* **EXERCISE DETAILS**
Retype the full set of records. Keep every character identical.

* **DATA FOR THE TASK**
`config.mk`:
```
export PLATFORM = sky130hd
export DESIGN_NAME = pipeline_controller_flat
export DESIGN_NICKNAME = d
export VERILOG_FILES = /design/src/rtl/pipeline_controller_if.sv /design/src/rtl/pipeline_controller.sv /design/src/flat_wrapper.sv
export SDC_FILE = /design/constraint.sdc
export NUM_CORES = 1
export LEC_CHECK = 0
export ABC_AREA = 1
export BUFFER_PORTS_ARGS = -buffer_cell sky130_fd_sc_hd__buf_2
export CORE_ASPECT_RATIO = 0.75
export CORE_UTILIZATION = 47
export DETAILED_ROUTE_END_ITERATION = 10
export PLACE_DENSITY = 0.78
export SETUP_SLACK_MARGIN = 0.5
export SKIP_CTS_REPAIR_TIMING = 1
export SYNTH_ARGS = -nofsm -noshare
export SYNTH_HDL_FRONTEND = slang
export SYNTH_SLANG_ARGS = --single-unit
```
`constraint.sdc`:
```
create_clock -name clk -period 1.19 [get_ports clk]
set_input_delay 0.238 -clock clk [delete_from_list [all_inputs] [get_ports clk]]
set_output_delay 0.238 -clock clk [all_outputs]
set_load 0.02 [all_outputs]
```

* **RESULT FOR THIS TASK**
`config.mk`:
```
export PLATFORM = sky130hd
export DESIGN_NAME = pipeline_controller_flat
export DESIGN_NICKNAME = d
export VERILOG_FILES = /design/src/rtl/pipeline_controller_if.sv /design/src/rtl/pipeline_controller.sv /design/src/flat_wrapper.sv
export SDC_FILE = /design/constraint.sdc
export NUM_CORES = 1
export LEC_CHECK = 0
export ABC_AREA = 1
export BUFFER_PORTS_ARGS = -buffer_cell sky130_fd_sc_hd__buf_2
export CORE_ASPECT_RATIO = 0.75
export CORE_UTILIZATION = 47
export DETAILED_ROUTE_END_ITERATION = 10
export PLACE_DENSITY = 0.78
export SETUP_SLACK_MARGIN = 0.5
export SKIP_CTS_REPAIR_TIMING = 1
export SYNTH_ARGS = -nofsm -noshare
export SYNTH_HDL_FRONTEND = slang
export SYNTH_SLANG_ARGS = --single-unit
```
`constraint.sdc`:
```
create_clock -name clk -period 1.19 [get_ports clk]
set_input_delay 0.238 -clock clk [delete_from_list [all_inputs] [get_ports clk]]
set_output_delay 0.238 -clock clk [all_outputs]
set_load 0.02 [all_outputs]
```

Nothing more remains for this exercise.